From an optimization exercise on the open Yosys and OpenROAD flow, aimed at small area, a short achievable clock period and few clock cycles per item; shortcuts taken in it are not production practice. Where RTL was checked, it was by simulation tests only, not by an equivalence proof against the original.

// fp_mul_arbiter
module fp_mul_arbiter #(
   parameter int unsigned CALC_CYCLES = 1
) (
   input  logic        clk,
   input  logic        rst,
   input  logic        req0_valid,
   input  logic        req1_valid,
   output logic        req0_ready,
   output logic        req1_ready,
   input  logic [31:0] req0_a,
   input  logic [31:0] req0_b,
   input  logic [31:0] req1_a,
   input  logic [31:0] req1_b,
   output logic        rsp_valid,
   input  logic        rsp_ready,
   output logic        rsp_id,
   output logic [31:0] rsp_data,
   output logic        busy
);
   logic        ptr_q;
   logic        adv, grant1, acc;
   logic        va_q, ida_q, sga_q;
   logic [30:0] a_q, b_q;
   logic        vb_q, idb_q, sgnb_q, nanb_q, infb_q, zerob_q;
   logic [25:0] sbn_q, cbn_q;  
   logic        cib_q;         
   logic        stb_q;         
   logic [8:0]  esb_q;         
   logic        vr_q, idr_q;
   logic [31:0] dr_q;
   assign adv        = ~(vr_q & ~rsp_ready);
   assign grant1     = req1_valid & (~req0_valid | ptr_q);
   assign req0_ready = ~rst & adv & ~(req1_valid & ptr_q);
   assign req1_ready = ~rst & adv & (ptr_q | ~req0_valid);
  ...
Size in the first run: ~2500 cells after synthesis, roughly 170 flip-flops, roughly 170 I/O pins, about 0.025 sq mm of cells after synthesis.
==> module fp_mul_arbiter, before the edit <==
module fp_mul_arbiter #(
   parameter int unsigned CALC_CYCLES = 1
) (
   input  logic        clk,
   input  logic        rst,
   input  logic        req0_valid,
   input  logic        req1_valid,
   output logic        req0_ready,
   output logic        req1_ready,
   input  logic [31:0] req0_a,
   input  logic [31:0] req0_b,
   input  logic [31:0] req1_a,
   input  logic [31:0] req1_b,
   output logic        rsp_valid,
   input  logic        rsp_ready,
   output logic        rsp_id,
   output logic [31:0] rsp_data,
   output logic        busy
);
   logic        ptr_q;
   logic        adv, grant1, acc;
   logic        va_q, ida_q, sga_q;
   logic [30:0] a_q, b_q;
   logic        vb_q, idb_q, sgnb_q, nanb_q, infb_q, zerob_q;
   logic [25:0] sbn_q, cbn_q;  
   logic        cib_q;         
   logic        stb_q;         
   logic [8:0]  esb_q;         
   logic        vr_q, idr_q;
   logic [31:0] dr_q;
   assign adv        = ~(vr_q & ~rsp_ready);
   assign grant1     = req1_valid & (~req0_valid | ptr_q);
   assign req0_ready = ~rst & adv & ~(req1_valid & ptr_q);
   assign req1_ready = ~rst & adv & (ptr_q | ~req0_valid);
   assign acc        = ~rst & adv & (req0_valid | req1_valid);
   assign rsp_valid = vr_q;
   assign rsp_id    = idr_q;
   assign rsp_data  = dr_q;
   assign busy      = va_q | vb_q | vr_q;
   logic [7:0]  e1, e2;
   logic [22:0] f1, f2;
   logic        nan1, nan2, inf1, inf2, zero1, zero2;
   logic [47:0] cs_sn, cs_cn;
   logic [23:0] lo;
   logic [23:0] za, zb;
   logic        low_zero;
   assign e1    = a_q[30:23];
   assign e2    = b_q[30:23];
   assign f1    = a_q[22:0];
   assign f2    = b_q[22:0];
   assign nan1  = (e1 == 8'hFF) && (f1 != 23'd0);
   assign nan2  = (e2 == 8'hFF) && (f2 != 23'd0);
   assign inf1  = (e1 == 8'hFF) && (f1 == 23'd0);
   assign inf2  = (e2 == 8'hFF) && (f2 == 23'd0);
   assign zero1 = (e1 == 8'd0);
   assign zero2 = (e2 == 8'd0);
   mul24_csn u_mul (.x(f1), .y(f2), .sn(cs_sn), .cn(cs_cn));
   assign lo = {cs_sn[21:0], 1'b1} + {cs_cn[21:0], 1'b1};
   always_comb begin
      za[0] = 1'b1;
      zb[0] = 1'b1;
      for (int k = 1; k < 24; k++) begin
         za[k] = za[k-1] & ~f1[k-1];
         zb[k] = zb[k-1] & ~f2[k-1];
      end
      low_zero = 1'b0;
      for (int k = 0; k <= 22; k++) low_zero = low_zero | (za[k] & zb[22-k]);
   end
   logic [26:0]       pbx;
   logic [25:0]       pb;     
   logic              p47, rnd0, rnd1, ovf0, ovf1, huge, tiny;
   logic [22:0]       inc0, inc1, frac;
   logic [9:0]        ex0, ex1, ex2, ex;
   logic [31:0]       res;
   assign pbx  = {sbn_q, 1'b1} + {cbn_q, ~cib_q};
   assign pb   = ~pbx[26:1];
   assign p47  = pb[25];
   assign inc0 = pb[23:1] + 23'd1;
   assign inc1 = pb[24:2] + 23'd1;
   assign rnd0 = pb[0] & (stb_q | pb[1]);
   assign rnd1 = pb[1] & (stb_q | pb[0] | pb[2]);
   assign ovf0 = rnd0 & (&pb[24:1]);
   assign ovf1 = rnd1 & (&pb[24:2]);
   assign ex0  = {1'b0, esb_q} - 10'd127;
   assign ex1  = {1'b0, esb_q} - 10'd126;
   assign ex2  = {1'b0, esb_q} - 10'd125;
   logic [2:0] hg, tn;
   logic       sel2, sel1;
   assign hg[0] = ~ex0[9] & (ex0[8] | (&ex0[7:0]));
   assign hg[1] = ~ex1[9] & (ex1[8] | (&ex1[7:0]));
   assign hg[2] = ~ex2[9] & (ex2[8] | (&ex2[7:0]));
   assign tn[0] = ex0[9] | (ex0 == 10'd0);
   assign tn[1] = ex1[9] | (ex1 == 10'd0);
   assign tn[2] = ex2[9] | (ex2 == 10'd0);
   assign sel2 = p47 & ovf1;
   assign sel1 = p47 ? ~ovf1 : ovf0;
   always_comb begin
      frac = p47 ? (rnd1 ? inc1 : pb[24:2]) : (rnd0 ? inc0 : pb[23:1]);
      ex   = sel2 ? ex2 : (sel1 ? ex1 : ex0);
      huge = sel2 ? hg[2] : (sel1 ? hg[1] : hg[0]);
      tiny = sel2 ? tn[2] : (sel1 ? tn[1] : tn[0]);
      if (nanb_q) begin
         res = 32'h7FC0_0000;
      end else if (infb_q || huge) begin
         res = {sgnb_q, 8'hFF, 23'd0};
      end else if (zerob_q || tiny) begin
         res = {sgnb_q, 31'd0};
      end else begin
         res = {sgnb_q, ex[7:0], frac};
      end
   end
   always_ff @(posedge clk) begin
      if (rst) begin
         ptr_q <= 1'b0;
         va_q  <= 1'b0;
         vb_q  <= 1'b0;
         vr_q  <= 1'b0;
      end else if (adv) begin
         if (acc) ptr_q <= ~grant1;
         va_q <= acc;
         vb_q <= va_q;
         vr_q <= vb_q;
      end
   end
   always_ff @(posedge clk) begin
      if (adv) begin
         ida_q   <= grant1;
         sga_q   <= grant1 ? (req1_a[31] ^ req1_b[31]) : (req0_a[31] ^ req0_b[31]);
         a_q     <= grant1 ? req1_a[30:0] : req0_a[30:0];
         b_q     <= grant1 ? req1_b[30:0] : req0_b[30:0];
         idb_q   <= ida_q;
         sgnb_q  <= sga_q;
         nanb_q  <= nan1 | nan2 | (inf1 & zero2) | (zero1 & inf2);
         infb_q  <= inf1 | inf2;
         zerob_q <= zero1 | zero2;
         esb_q   <= {1'b0, e1} + {1'b0, e2};
         sbn_q   <= cs_sn[47:22];
         cbn_q   <= cs_cn[47:22];
         cib_q   <= ~lo[23];
         stb_q   <= ~low_zero;
         idr_q   <= idb_q;
         dr_q    <= res;
      end
   end
endmodule
export LEC_CHECK = 0
export CAP_MARGIN = 20
export CORE_MARGIN = 2
export CORE_UTILIZATION = 40
export SETUP_SLACK_MARGIN = 5
export SLEW_MARGIN = 20
export SYNTH_HIERARCHICAL = 1
create_clock -name core_clock -period 11.0 [get_ports {clk}]
standard.sh (not shown) runs the stock make flow with config.mk's settings and CLKGATE_MAP_FILE= SYNTH_SCRIPT=/design/flow/synth_recipe.tcl, a recipe that flattens the netlist after the stock synthesis.
==> flow/flow/run.sh <==
#!/bin/bash
set -euo pipefail
bash standard.sh "BUFFER_PORTS_ARGS=-buffer_cell sky130_fd_sc_hd__buf_1" finish > make.log 2>&1
Testbench counts at the start, summed over its fixed seeds: cycles 3,224, items 3,200.
==> next run, changes <==
--- a/flow/design.v
+++ b/flow/design.v
@@ -84,21 +84,16 @@
    assign ex0  = {1'b0, esb_q} - 10'd127;
    assign ex1  = {1'b0, esb_q} - 10'd126;
    assign ex2  = {1'b0, esb_q} - 10'd125;
-   logic [2:0] hg, tn;
-   logic       sel2, sel1;
-   assign hg[0] = ~ex0[9] & (ex0[8] | (&ex0[7:0]));
-   assign hg[1] = ~ex1[9] & (ex1[8] | (&ex1[7:0]));
-   assign hg[2] = ~ex2[9] & (ex2[8] | (&ex2[7:0]));
-   assign tn[0] = ex0[9] | (ex0 == 10'd0);
-   assign tn[1] = ex1[9] | (ex1 == 10'd0);
-   assign tn[2] = ex2[9] | (ex2 == 10'd0);
-   assign sel2 = p47 & ovf1;
-   assign sel1 = p47 ? ~ovf1 : ovf0;
    always_comb begin
-      frac = p47 ? (rnd1 ? inc1 : pb[24:2]) : (rnd0 ? inc0 : pb[23:1]);
-      ex   = sel2 ? ex2 : (sel1 ? ex1 : ex0);
-      huge = sel2 ? hg[2] : (sel1 ? hg[1] : hg[0]);
-      tiny = sel2 ? tn[2] : (sel1 ? tn[1] : tn[0]);
+      if (p47) begin
+         frac = rnd1 ? inc1 : pb[24:2];
+         ex   = ovf1 ? ex2 : ex1;
+      end else begin
+         frac = rnd0 ? inc0 : pb[23:1];
+         ex   = ovf0 ? ex1 : ex0;
+      end
+      huge = ~ex[9] & (ex[8] | (&ex[7:0]));    
+      tiny = ex[9] | (ex == 10'd0);            
       if (nanb_q) begin
          res = 32'h7FC0_0000;
       end else if (infb_q || huge) begin
=> Design area came out higher slightly; non-clock buffer count decreases by 3; die area grows slightly; count of clock-buffer cells in the layout goes up by 1; clock skew stays flat.
Function not checked in the second run of this note: the RTL went through the layout flow alone.

Setup of amber:
fp_mul_arbiter, a different RTL version from the one above (not shown whole).
For scale: ~2400 cells after synthesis, ~110 flip-flops, roughly 170 I/O pins, about 23000 sq um of cells after synthesis.
==> module fp_mul_arbiter, before the edit <==
module fp_mul_arbiter #(
   parameter int unsigned CALC_CYCLES = 1
) (
   input  logic        clk,
   input  logic        rst,
   input  logic        req0_valid,
   input  logic        req1_valid,
   output logic        req0_ready,
   output logic        req1_ready,
   input  logic [31:0] req0_a,
   input  logic [31:0] req0_b,
   input  logic [31:0] req1_a,
   input  logic [31:0] req1_b,
   output logic        rsp_valid,
   input  logic        rsp_ready,
   output logic        rsp_id,
   output logic [31:0] rsp_data,
   output logic        busy
);
   logic        ptr_q;
   logic        adv, grant1, acc;
   logic [31:0] res;           
   logic        va_q, ida_q, sga_q;
   logic [30:0] a_q, b_q;
   logic        vb_q, idb_q, sgnb_q, nanb_q, infb_q, zerob_q;
   logic [25:0] pbn_q;         
   logic        stb_q;         
   logic [8:0]  esb_q;         
   assign adv        = ~(vb_q & ~rsp_ready);
   assign grant1     = req1_valid & (~req0_valid | ptr_q);
   assign req0_ready = ~rst & adv & ~(req1_valid & ptr_q);
   assign req1_ready = ~rst & adv & (ptr_q | ~req0_valid);
   assign acc        = ~rst & adv & (req0_valid | req1_valid);
   assign rsp_valid = vb_q;
   assign rsp_id    = idb_q;
   assign rsp_data  = res;
   assign busy      = va_q | vb_q;
   logic [7:0]  e1, e2;
   logic [22:0] f1, f2;
   logic        nan1, nan2, inf1, inf2, zero1, zero2;
   logic [47:0] cs_sn, cs_cn;
   logic [47:0] pn;
   logic [23:0] za, zb;
   logic        low_zero;
   assign e1    = a_q[30:23];
   assign e2    = b_q[30:23];
   assign f1    = a_q[22:0];
   assign f2    = b_q[22:0];
   assign nan1  = (e1 == 8'hFF) && (f1 != 23'd0);
   assign nan2  = (e2 == 8'hFF) && (f2 != 23'd0);
   assign inf1  = (e1 == 8'hFF) && (f1 == 23'd0);
   assign inf2  = (e2 == 8'hFF) && (f2 == 23'd0);
   assign zero1 = (e1 == 8'd0);
   assign zero2 = (e2 == 8'd0);
   mul24_csn u_mul (.x(f1), .y(f2), .sn(cs_sn), .cn(cs_cn));
   assign pn = cs_sn + cs_cn + 48'd1;
   always_comb begin
      za[0] = 1'b1;
      zb[0] = 1'b1;
      for (int k = 1; k < 24; k++) begin
         za[k] = za[k-1] & ~f1[k-1];
         zb[k] = zb[k-1] & ~f2[k-1];
      end
      low_zero = 1'b0;
      for (int k = 0; k <= 22; k++) low_zero = low_zero | (za[k] & zb[22-k]);
   end
   logic [25:0]       pb;     
   logic              p47, rnd0, rnd1, ovf0, ovf1, huge, tiny;
   logic [22:0]       inc0, inc1, frac;
   logic [9:0]        ex0, ex1, ex2, ex;
   assign pb   = ~pbn_q;
   assign p47  = pb[25];
   assign inc0 = pb[23:1] + 23'd1;
   assign inc1 = pb[24:2] + 23'd1;
   assign rnd0 = pb[0] & (stb_q | pb[1]);
   assign rnd1 = pb[1] & (stb_q | pb[0] | pb[2]);
   assign ovf0 = rnd0 & (&pb[24:1]);
   assign ovf1 = rnd1 & (&pb[24:2]);
   assign ex0  = {1'b0, esb_q} - 10'd127;
   assign ex1  = {1'b0, esb_q} - 10'd126;
   assign ex2  = {1'b0, esb_q} - 10'd125;
   logic [2:0] hg, tn;
   logic       sel2, sel1;
   assign hg[0] = ~ex0[9] & (ex0[8] | (&ex0[7:0]));
   assign hg[1] = ~ex1[9] & (ex1[8] | (&ex1[7:0]));
   assign hg[2] = ~ex2[9] & (ex2[8] | (&ex2[7:0]));
   assign tn[0] = ex0[9] | (ex0 == 10'd0);
   assign tn[1] = ex1[9] | (ex1 == 10'd0);
   assign tn[2] = ex2[9] | (ex2 == 10'd0);
   assign sel2 = p47 & ovf1;
   assign sel1 = p47 ? ~ovf1 : ovf0;
   always_comb begin
      frac = p47 ? (rnd1 ? inc1 : pb[24:2]) : (rnd0 ? inc0 : pb[23:1]);
      ex   = sel2 ? ex2 : (sel1 ? ex1 : ex0);
      huge = sel2 ? hg[2] : (sel1 ? hg[1] : hg[0]);
      tiny = sel2 ? tn[2] : (sel1 ? tn[1] : tn[0]);
      if (nanb_q) begin
         res = 32'h7FC0_0000;
      end else if (infb_q || huge) begin
         res = {sgnb_q, 8'hFF, 23'd0};
      end else if (zerob_q || tiny) begin
         res = {sgnb_q, 31'd0};
      end else begin
         res = {sgnb_q, ex[7:0], frac};
      end
   end
   always_ff @(posedge clk) begin
      if (rst) begin
         ptr_q <= 1'b0;
         va_q  <= 1'b0;
         vb_q  <= 1'b0;
      end else if (adv) begin
         if (acc) ptr_q <= ~grant1;
         va_q <= acc;
         vb_q <= va_q;
      end
   end
   always_ff @(posedge clk) begin
      if (adv) begin
         ida_q   <= grant1;
         sga_q   <= grant1 ? (req1_a[31] ^ req1_b[31]) : (req0_a[31] ^ req0_b[31]);
         a_q     <= grant1 ? req1_a[30:0] : req0_a[30:0];
         b_q     <= grant1 ? req1_b[30:0] : req0_b[30:0];
         idb_q   <= ida_q;
         sgnb_q  <= sga_q;
         nanb_q  <= nan1 | nan2 | (inf1 & zero2) | (zero1 & inf2);
         infb_q  <= inf1 | inf2;
         zerob_q <= zero1 | zero2;
         esb_q   <= {1'b0, e1} + {1'b0, e2};
         pbn_q   <= pn[47:22];
         stb_q   <= ~low_zero;
      end
   end
endmodule
Settings: LEC_CHECK=0, CAP_MARGIN=20, CORE_MARGIN=2, CORE_UTILIZATION=40, SETUP_SLACK_MARGIN=5, SLEW_MARGIN=20, SYNTH_HIERARCHICAL=1; clock period 11.0 ns.
==> flow/flow/run.sh <==
#!/bin/bash
set -euo pipefail
bash standard.sh "BUFFER_PORTS_ARGS=-buffer_cell sky130_fd_sc_hd__buf_1" SETUP_SLACK_MARGIN=5.5 finish > make.log 2>&1
Changes in lagoon relative to amber:
--- a/flow/design.v
+++ b/flow/design.v
@@ -20,25 +20,27 @@
    logic        ptr_q;
    logic        adv, grant1, acc;
-   logic [31:0] res;           
    logic        va_q, ida_q, sga_q;
    logic [30:0] a_q, b_q;
    logic        vb_q, idb_q, sgnb_q, nanb_q, infb_q, zerob_q;
-   logic [25:0] pbn_q;         
+   logic [25:0] sbn_q, cbn_q;  
+   logic        cib_q;         
    logic        stb_q;         
    logic [8:0]  esb_q;         
-   assign adv        = ~(vb_q & ~rsp_ready);
+   logic        vr_q, idr_q;
+   logic [31:0] dr_q;
+   assign adv        = ~(vr_q & ~rsp_ready);
    assign grant1     = req1_valid & (~req0_valid | ptr_q);
    assign req0_ready = ~rst & adv & ~(req1_valid & ptr_q);
    assign req1_ready = ~rst & adv & (ptr_q | ~req0_valid);
    assign acc        = ~rst & adv & (req0_valid | req1_valid);
-   assign rsp_valid = vb_q;
-   assign rsp_id    = idb_q;
-   assign rsp_data  = res;
-   assign busy      = va_q | vb_q;
+   assign rsp_valid = vr_q;
+   assign rsp_id    = idr_q;
+   assign rsp_data  = dr_q;
+   assign busy      = va_q | vb_q | vr_q;
    logic [7:0]  e1, e2;
    logic [22:0] f1, f2;
    logic        nan1, nan2, inf1, inf2, zero1, zero2;
    logic [47:0] cs_sn, cs_cn;
-   logic [47:0] pn;
+   logic [23:0] lo;
    logic [23:0] za, zb;
    logic        low_zero;
@@ -54,5 +56,5 @@
    assign zero2 = (e2 == 8'd0);
    mul24_csn u_mul (.x(f1), .y(f2), .sn(cs_sn), .cn(cs_cn));
-   assign pn = cs_sn + cs_cn + 48'd1;
+   assign lo = {cs_sn[21:0], 1'b1} + {cs_cn[21:0], 1'b1};
    always_comb begin
       za[0] = 1'b1;
@@ -65,9 +67,12 @@
       for (int k = 0; k <= 22; k++) low_zero = low_zero | (za[k] & zb[22-k]);
    end
+   logic [26:0]       pbx;
    logic [25:0]       pb;     
    logic              p47, rnd0, rnd1, ovf0, ovf1, huge, tiny;
    logic [22:0]       inc0, inc1, frac;
    logic [9:0]        ex0, ex1, ex2, ex;
-   assign pb   = ~pbn_q;
+   logic [31:0]       res;
+   assign pbx  = {sbn_q, 1'b1} + {cbn_q, ~cib_q};
+   assign pb   = ~pbx[26:1];
    assign p47  = pb[25];
    assign inc0 = pb[23:1] + 23'd1;
@@ -110,8 +115,10 @@
          va_q  <= 1'b0;
          vb_q  <= 1'b0;
+         vr_q  <= 1'b0;
       end else if (adv) begin
          if (acc) ptr_q <= ~grant1;
          va_q <= acc;
          vb_q <= va_q;
+         vr_q <= vb_q;
       end
    end
@@ -128,6 +135,10 @@
          zerob_q <= zero1 | zero2;
          esb_q   <= {1'b0, e1} + {1'b0, e2};
-         pbn_q   <= pn[47:22];
+         sbn_q   <= cs_sn[47:22];
+         cbn_q   <= cs_cn[47:22];
+         cib_q   <= ~lo[23];
          stb_q   <= ~low_zero;
+         idr_q   <= idb_q;
+         dr_q    <= res;
       end
    end
Notes after the runs:
Of the two values seen for critical-path cell with the highest stage delay, fa_1 was produced by lagoon and fa_2 by amber. On met1 routed wirelength after detailed routing, lagoon tracks amber almost exactly. Summary of lagoon over amber: hold slack lower; worst stage delay on the critical path +0.02 ns; final cell count without fillers rose by 0.81%; required time of the worst setup path rose by 0.05 ns.
Testbench counts of lagoon, summed over its fixed seeds: cycles 3,224, items 3,200.
The RTL of amber was laid out without a check of its function.

re-timing with driven ports:
How much do the figures lean on ideal ports? The routed layouts below were timed once more, with nothing changed but the port constraints.
Step 1 assumes that a clkbuf_16 drives the clock port and a buf_2 every other input.
Step 2 moves the port delays by t, midway between the first and last clock arrival at a register: inputs arrive t later, outputs are due t later. That takes back most of the time a late clock gives input paths.
a / b / c = ideal ports / drivers / drivers and shift; a / b = the first two.
run | shift t [ns] | slack for setup (ns) | latest minus earliest clock arrival (ns) | worst register clock-pin slew, ns | cell pins on the clock port's net
the first run of note 1 | 0.493 | 5.336 / 5.316 / 5.316 | 0.015 / 0.015 | 0.07 / 0.07 | 1
the second run of note 1 | 0.505 | 5.332 / 5.332 / 5.332 | 0.017 / 0.016 | 0.07 / 0.07 | 1
amber | 0.429 | 4.709 / 4.709 / 4.709 | 0.010 / 0.009 | 0.08 / 0.08 | 1
lagoon | 0.493 | 5.676 / 5.676 / 5.676 | 0.014 / 0.015 | 0.07 / 0.07 | 1
After both steps every run listed still meets setup and hold. For the first run of note 1, which loses most, drivers alone change the setup slack by -0.020 ns; drivers and shift together by -0.020 ns.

....

■ What the task asks ■
The string "without" may occur on several lines of the listing; state how many such lines there are, giving the number only.

■ Answer space ■
2